Dataset items:

▼▼▼

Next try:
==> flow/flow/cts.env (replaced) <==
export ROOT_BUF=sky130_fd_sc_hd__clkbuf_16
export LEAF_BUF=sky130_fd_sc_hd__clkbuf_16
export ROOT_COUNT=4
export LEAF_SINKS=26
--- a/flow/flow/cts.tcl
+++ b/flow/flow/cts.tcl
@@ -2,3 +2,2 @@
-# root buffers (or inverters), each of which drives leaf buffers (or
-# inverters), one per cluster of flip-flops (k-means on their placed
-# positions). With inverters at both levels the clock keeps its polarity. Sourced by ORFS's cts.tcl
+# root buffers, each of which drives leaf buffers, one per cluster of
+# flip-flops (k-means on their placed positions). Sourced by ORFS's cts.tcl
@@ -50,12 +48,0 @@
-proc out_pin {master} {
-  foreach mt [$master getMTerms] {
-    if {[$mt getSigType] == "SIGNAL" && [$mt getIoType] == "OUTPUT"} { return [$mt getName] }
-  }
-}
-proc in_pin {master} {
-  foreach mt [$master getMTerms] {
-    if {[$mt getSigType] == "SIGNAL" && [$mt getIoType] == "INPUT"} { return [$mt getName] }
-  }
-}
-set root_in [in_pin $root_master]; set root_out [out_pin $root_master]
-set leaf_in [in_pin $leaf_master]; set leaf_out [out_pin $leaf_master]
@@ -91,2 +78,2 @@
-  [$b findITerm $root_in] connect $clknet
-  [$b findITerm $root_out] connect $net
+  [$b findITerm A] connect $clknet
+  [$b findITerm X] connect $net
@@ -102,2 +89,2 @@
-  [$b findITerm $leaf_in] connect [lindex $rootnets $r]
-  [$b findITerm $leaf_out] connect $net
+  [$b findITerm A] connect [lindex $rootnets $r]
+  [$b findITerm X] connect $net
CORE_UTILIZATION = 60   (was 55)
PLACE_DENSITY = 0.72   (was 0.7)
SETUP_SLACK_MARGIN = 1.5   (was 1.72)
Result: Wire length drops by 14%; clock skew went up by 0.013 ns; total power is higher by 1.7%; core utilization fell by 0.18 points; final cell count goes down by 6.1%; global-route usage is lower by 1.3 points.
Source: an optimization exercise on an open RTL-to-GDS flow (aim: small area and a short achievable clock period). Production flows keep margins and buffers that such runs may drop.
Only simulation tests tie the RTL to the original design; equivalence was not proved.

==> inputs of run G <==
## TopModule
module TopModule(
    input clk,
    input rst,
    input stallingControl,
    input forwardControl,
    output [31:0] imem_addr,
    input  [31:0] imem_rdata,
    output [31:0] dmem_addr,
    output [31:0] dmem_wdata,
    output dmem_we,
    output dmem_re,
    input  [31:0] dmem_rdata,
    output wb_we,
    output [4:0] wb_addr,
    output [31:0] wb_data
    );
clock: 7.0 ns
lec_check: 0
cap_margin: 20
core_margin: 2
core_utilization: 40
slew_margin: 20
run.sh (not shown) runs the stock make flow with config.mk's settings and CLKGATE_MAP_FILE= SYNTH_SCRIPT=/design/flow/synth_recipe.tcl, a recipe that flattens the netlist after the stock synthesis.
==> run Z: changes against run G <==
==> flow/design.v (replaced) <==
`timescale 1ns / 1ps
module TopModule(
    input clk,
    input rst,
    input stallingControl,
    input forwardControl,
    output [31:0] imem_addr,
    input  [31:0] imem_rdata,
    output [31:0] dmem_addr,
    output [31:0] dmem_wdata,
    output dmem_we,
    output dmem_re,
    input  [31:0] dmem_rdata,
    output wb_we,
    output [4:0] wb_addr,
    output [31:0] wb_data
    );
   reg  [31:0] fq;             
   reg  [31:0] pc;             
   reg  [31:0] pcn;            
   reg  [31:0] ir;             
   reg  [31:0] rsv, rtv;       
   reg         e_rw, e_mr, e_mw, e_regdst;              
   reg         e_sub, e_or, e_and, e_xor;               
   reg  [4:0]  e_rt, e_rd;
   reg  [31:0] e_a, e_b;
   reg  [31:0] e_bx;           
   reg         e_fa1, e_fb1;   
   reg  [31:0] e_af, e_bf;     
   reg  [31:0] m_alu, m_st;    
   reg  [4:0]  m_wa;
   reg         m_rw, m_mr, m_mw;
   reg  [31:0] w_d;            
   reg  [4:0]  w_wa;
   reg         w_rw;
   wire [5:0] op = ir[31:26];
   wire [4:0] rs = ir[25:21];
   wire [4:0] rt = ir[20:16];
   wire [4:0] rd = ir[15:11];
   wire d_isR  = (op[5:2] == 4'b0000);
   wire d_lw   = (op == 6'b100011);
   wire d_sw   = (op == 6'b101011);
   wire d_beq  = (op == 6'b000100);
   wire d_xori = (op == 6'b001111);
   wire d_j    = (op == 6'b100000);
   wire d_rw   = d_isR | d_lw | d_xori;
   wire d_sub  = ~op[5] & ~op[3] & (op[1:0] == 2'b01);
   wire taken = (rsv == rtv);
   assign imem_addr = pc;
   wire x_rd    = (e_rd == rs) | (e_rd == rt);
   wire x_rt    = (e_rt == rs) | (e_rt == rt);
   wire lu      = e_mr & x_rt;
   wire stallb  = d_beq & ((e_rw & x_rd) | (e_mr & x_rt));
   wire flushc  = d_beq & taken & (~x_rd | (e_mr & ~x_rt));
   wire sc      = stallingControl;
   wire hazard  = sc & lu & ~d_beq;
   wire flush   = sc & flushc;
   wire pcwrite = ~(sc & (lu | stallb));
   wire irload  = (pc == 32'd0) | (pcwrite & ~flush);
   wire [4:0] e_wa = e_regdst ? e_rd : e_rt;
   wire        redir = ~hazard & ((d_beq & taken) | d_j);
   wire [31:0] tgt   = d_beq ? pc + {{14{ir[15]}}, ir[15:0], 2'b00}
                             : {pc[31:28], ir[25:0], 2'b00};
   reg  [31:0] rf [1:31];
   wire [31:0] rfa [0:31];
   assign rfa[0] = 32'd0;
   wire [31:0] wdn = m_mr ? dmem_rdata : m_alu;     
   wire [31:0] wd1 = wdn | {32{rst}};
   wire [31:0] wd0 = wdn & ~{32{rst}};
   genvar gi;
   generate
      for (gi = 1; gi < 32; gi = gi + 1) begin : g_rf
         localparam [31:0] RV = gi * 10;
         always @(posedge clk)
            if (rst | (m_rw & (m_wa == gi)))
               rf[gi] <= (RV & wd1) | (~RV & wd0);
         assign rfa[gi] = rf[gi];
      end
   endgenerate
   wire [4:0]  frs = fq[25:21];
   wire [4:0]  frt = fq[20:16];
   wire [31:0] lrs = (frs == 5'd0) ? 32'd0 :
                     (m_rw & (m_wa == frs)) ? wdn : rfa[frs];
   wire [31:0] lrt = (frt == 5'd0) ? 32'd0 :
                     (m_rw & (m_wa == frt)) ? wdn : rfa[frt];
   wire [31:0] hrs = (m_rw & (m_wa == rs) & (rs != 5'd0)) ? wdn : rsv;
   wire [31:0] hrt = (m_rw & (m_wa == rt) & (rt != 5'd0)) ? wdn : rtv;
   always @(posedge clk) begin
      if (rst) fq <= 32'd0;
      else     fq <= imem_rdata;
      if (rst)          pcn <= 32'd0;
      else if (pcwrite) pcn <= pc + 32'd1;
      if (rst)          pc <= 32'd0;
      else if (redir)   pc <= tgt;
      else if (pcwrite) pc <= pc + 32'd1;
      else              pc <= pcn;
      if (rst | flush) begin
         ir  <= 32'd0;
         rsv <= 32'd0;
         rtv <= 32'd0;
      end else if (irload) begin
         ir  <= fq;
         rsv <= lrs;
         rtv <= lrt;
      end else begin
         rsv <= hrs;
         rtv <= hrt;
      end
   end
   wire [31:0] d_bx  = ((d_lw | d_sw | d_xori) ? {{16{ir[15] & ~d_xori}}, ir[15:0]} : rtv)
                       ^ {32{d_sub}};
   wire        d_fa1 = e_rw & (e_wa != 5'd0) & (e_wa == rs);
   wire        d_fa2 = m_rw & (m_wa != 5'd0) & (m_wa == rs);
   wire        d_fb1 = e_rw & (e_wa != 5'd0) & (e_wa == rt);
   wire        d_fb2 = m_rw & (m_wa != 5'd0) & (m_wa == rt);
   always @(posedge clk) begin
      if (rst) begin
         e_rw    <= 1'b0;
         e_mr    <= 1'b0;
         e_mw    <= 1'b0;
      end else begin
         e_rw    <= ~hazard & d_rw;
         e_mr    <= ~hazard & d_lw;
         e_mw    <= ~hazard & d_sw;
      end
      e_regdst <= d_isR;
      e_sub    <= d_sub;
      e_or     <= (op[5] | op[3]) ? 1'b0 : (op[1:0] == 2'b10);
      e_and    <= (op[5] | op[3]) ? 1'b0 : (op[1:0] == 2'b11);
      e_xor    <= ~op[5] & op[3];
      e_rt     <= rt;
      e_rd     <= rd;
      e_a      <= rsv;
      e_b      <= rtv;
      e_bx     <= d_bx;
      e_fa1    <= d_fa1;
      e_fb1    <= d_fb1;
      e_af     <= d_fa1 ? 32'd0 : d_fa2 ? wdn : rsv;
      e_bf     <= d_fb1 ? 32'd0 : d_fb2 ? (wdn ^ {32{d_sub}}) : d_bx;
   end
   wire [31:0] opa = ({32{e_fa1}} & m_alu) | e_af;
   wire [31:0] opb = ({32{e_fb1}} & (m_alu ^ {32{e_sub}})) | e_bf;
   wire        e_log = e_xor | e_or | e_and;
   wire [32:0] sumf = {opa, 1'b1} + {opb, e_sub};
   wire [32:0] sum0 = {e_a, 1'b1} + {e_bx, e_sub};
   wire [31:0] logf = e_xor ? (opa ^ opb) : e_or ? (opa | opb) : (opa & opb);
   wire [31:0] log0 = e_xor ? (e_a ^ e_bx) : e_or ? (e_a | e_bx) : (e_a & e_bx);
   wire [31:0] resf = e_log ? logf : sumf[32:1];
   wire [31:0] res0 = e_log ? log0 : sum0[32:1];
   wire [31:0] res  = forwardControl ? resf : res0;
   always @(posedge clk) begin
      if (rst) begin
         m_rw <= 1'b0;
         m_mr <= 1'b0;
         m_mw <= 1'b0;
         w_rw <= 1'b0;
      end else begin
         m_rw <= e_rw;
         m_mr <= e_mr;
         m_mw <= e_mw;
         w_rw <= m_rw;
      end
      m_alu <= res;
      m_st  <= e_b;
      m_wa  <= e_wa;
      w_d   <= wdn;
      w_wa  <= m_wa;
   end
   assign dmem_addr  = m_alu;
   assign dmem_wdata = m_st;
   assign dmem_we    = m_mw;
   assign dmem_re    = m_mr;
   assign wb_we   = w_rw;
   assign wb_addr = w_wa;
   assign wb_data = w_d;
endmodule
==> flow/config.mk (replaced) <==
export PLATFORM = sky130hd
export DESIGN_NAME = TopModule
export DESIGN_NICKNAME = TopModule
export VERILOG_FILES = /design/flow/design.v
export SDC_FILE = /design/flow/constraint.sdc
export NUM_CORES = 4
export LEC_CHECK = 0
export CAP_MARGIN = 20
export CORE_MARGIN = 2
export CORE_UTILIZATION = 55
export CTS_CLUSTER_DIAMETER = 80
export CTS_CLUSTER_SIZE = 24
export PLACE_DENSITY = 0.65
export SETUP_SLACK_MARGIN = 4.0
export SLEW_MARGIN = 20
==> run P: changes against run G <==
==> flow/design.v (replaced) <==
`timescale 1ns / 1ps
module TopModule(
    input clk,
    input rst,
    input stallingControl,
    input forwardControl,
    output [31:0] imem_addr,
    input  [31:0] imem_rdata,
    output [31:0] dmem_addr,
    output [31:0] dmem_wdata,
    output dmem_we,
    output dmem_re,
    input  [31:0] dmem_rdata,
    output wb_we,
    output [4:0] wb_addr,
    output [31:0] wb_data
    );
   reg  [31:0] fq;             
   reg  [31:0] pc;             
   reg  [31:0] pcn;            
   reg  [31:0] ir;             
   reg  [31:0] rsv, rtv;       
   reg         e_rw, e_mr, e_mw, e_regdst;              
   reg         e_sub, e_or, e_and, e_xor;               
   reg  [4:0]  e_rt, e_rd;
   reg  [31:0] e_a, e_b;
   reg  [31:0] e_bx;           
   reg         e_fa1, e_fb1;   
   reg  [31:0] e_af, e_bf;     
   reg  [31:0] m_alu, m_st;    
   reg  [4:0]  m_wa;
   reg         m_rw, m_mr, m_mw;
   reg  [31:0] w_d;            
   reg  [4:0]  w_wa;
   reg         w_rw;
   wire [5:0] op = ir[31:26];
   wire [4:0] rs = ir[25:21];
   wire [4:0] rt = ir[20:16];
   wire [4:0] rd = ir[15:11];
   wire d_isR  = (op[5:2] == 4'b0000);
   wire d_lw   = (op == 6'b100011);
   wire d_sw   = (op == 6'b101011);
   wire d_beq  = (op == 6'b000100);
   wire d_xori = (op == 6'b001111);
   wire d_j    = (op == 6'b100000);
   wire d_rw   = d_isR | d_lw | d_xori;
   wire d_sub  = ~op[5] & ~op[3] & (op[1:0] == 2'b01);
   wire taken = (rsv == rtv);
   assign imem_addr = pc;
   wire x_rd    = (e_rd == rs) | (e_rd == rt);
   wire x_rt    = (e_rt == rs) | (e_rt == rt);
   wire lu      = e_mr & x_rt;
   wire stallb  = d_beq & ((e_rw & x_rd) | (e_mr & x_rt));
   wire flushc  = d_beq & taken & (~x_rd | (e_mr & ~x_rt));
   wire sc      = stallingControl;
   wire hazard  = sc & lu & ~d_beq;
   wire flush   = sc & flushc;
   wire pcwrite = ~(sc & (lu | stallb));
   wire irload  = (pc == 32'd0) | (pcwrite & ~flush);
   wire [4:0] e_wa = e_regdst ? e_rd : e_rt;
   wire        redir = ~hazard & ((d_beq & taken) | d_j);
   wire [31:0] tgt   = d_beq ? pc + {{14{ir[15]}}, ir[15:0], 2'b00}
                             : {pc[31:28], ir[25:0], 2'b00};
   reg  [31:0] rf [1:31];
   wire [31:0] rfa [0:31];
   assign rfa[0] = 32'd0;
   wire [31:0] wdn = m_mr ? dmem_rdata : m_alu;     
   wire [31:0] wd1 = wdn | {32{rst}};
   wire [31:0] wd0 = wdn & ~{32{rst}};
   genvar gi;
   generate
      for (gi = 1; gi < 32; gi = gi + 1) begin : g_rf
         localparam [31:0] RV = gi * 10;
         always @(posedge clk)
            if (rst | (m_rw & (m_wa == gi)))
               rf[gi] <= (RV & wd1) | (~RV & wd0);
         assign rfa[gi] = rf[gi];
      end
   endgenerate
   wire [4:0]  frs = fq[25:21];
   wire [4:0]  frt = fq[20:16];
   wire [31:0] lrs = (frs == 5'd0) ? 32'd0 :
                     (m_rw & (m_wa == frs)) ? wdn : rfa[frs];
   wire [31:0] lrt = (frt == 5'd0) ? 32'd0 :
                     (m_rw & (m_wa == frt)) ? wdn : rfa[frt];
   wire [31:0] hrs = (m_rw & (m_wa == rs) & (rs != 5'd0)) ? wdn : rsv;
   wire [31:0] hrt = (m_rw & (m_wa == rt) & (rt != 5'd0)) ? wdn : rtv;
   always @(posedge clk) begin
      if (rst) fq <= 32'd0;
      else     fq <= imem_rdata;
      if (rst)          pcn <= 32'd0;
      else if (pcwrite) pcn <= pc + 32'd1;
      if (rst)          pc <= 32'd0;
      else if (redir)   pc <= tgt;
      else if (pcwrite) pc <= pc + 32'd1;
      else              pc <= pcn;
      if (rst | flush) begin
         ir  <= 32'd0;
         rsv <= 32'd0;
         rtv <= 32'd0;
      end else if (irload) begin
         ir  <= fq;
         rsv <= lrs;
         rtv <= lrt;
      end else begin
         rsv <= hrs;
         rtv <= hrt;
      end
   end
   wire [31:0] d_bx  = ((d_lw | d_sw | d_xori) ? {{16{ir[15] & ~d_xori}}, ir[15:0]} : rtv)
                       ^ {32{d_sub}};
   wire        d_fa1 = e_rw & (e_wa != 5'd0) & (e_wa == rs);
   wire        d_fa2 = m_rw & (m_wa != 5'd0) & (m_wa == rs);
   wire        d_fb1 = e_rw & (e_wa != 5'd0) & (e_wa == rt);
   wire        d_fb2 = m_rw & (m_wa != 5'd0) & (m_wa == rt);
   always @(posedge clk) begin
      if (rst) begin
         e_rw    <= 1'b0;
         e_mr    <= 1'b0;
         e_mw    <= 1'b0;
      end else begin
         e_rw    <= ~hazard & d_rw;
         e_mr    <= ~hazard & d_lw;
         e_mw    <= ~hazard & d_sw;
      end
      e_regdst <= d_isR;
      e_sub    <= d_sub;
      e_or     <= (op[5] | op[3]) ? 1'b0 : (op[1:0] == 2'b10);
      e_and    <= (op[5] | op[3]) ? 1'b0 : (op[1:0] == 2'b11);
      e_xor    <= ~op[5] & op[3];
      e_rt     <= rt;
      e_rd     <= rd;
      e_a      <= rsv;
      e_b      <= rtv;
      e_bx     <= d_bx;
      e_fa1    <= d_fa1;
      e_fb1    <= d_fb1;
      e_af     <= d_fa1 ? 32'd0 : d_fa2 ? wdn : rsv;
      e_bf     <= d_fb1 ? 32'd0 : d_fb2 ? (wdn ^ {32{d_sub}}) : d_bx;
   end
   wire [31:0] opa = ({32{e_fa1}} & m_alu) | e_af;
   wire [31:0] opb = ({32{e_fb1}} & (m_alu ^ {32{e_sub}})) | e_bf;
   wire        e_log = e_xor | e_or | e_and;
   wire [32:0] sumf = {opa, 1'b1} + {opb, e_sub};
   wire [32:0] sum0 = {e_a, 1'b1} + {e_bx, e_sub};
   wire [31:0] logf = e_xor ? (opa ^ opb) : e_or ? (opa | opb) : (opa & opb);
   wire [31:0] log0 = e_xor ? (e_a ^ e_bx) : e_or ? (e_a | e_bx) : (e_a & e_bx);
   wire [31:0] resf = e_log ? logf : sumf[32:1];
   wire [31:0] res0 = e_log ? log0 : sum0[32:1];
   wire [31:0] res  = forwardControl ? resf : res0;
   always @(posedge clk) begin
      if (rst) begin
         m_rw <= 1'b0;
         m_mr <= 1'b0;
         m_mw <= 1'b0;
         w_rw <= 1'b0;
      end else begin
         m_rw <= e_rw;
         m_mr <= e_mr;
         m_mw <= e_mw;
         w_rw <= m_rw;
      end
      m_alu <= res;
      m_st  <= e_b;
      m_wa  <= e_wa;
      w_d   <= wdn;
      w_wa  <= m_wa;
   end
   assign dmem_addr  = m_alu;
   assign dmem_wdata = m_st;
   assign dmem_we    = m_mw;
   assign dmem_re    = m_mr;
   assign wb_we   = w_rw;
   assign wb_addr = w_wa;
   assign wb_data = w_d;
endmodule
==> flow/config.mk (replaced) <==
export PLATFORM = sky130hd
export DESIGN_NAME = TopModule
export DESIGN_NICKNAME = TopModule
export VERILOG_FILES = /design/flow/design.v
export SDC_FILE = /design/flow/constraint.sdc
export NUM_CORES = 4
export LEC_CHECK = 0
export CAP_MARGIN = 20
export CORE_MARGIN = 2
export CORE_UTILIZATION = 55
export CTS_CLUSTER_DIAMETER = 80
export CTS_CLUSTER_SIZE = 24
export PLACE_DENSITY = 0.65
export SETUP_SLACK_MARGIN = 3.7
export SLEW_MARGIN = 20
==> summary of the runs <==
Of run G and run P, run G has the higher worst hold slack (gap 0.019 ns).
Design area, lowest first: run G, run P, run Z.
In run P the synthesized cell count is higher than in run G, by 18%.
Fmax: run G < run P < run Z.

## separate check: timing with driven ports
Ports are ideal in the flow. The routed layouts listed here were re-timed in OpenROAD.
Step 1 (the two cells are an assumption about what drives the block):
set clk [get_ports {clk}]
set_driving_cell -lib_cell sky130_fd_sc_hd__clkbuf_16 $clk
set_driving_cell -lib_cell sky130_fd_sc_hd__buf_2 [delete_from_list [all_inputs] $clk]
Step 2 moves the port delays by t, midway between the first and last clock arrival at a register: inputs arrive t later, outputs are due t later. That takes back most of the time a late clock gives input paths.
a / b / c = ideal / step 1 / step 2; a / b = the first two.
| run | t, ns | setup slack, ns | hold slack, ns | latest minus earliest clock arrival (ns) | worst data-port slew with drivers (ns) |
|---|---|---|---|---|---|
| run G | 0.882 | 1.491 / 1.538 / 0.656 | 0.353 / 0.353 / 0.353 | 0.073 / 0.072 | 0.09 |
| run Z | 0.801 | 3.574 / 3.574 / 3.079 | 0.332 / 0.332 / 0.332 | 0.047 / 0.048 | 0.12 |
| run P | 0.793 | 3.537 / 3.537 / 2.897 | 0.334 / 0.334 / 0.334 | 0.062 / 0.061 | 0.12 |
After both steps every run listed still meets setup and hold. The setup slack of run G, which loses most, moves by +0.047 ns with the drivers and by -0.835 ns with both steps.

▲▲▲

Although the records may continue, retype only the lines from the first one through the one containing "CORE_UTILIZATION = 60", exactly as they appear.

Solution:
Next try:
==> flow/flow/cts.env (replaced) <==
export ROOT_BUF=sky130_fd_sc_hd__clkbuf_16
export LEAF_BUF=sky130_fd_sc_hd__clkbuf_16
export ROOT_COUNT=4
export LEAF_SINKS=26
--- a/flow/flow/cts.tcl
+++ b/flow/flow/cts.tcl
@@ -2,3 +2,2 @@
-# root buffers (or inverters), each of which drives leaf buffers (or
-# inverters), one per cluster of flip-flops (k-means on their placed
-# positions). With inverters at both levels the clock keeps its polarity. Sourced by ORFS's cts.tcl
+# root buffers, each of which drives leaf buffers, one per cluster of
+# flip-flops (k-means on their placed positions). Sourced by ORFS's cts.tcl
@@ -50,12 +48,0 @@
-proc out_pin {master} {
-  foreach mt [$master getMTerms] {
-    if {[$mt getSigType] == "SIGNAL" && [$mt getIoType] == "OUTPUT"} { return [$mt getName] }
-  }
-}
-proc in_pin {master} {
-  foreach mt [$master getMTerms] {
-    if {[$mt getSigType] == "SIGNAL" && [$mt getIoType] == "INPUT"} { return [$mt getName] }
-  }
-}
-set root_in [in_pin $root_master]; set root_out [out_pin $root_master]
-set leaf_in [in_pin $leaf_master]; set leaf_out [out_pin $leaf_master]
@@ -91,2 +78,2 @@
-  [$b findITerm $root_in] connect $clknet
-  [$b findITerm $root_out] connect $net
+  [$b findITerm A] connect $clknet
+  [$b findITerm X] connect $net
@@ -102,2 +89,2 @@
-  [$b findITerm $leaf_in] connect [lindex $rootnets $r]
-  [$b findITerm $leaf_out] connect $net
+  [$b findITerm A] connect [lindex $rootnets $r]
+  [$b findITerm X] connect $net
CORE_UTILIZATION = 60   (was 55)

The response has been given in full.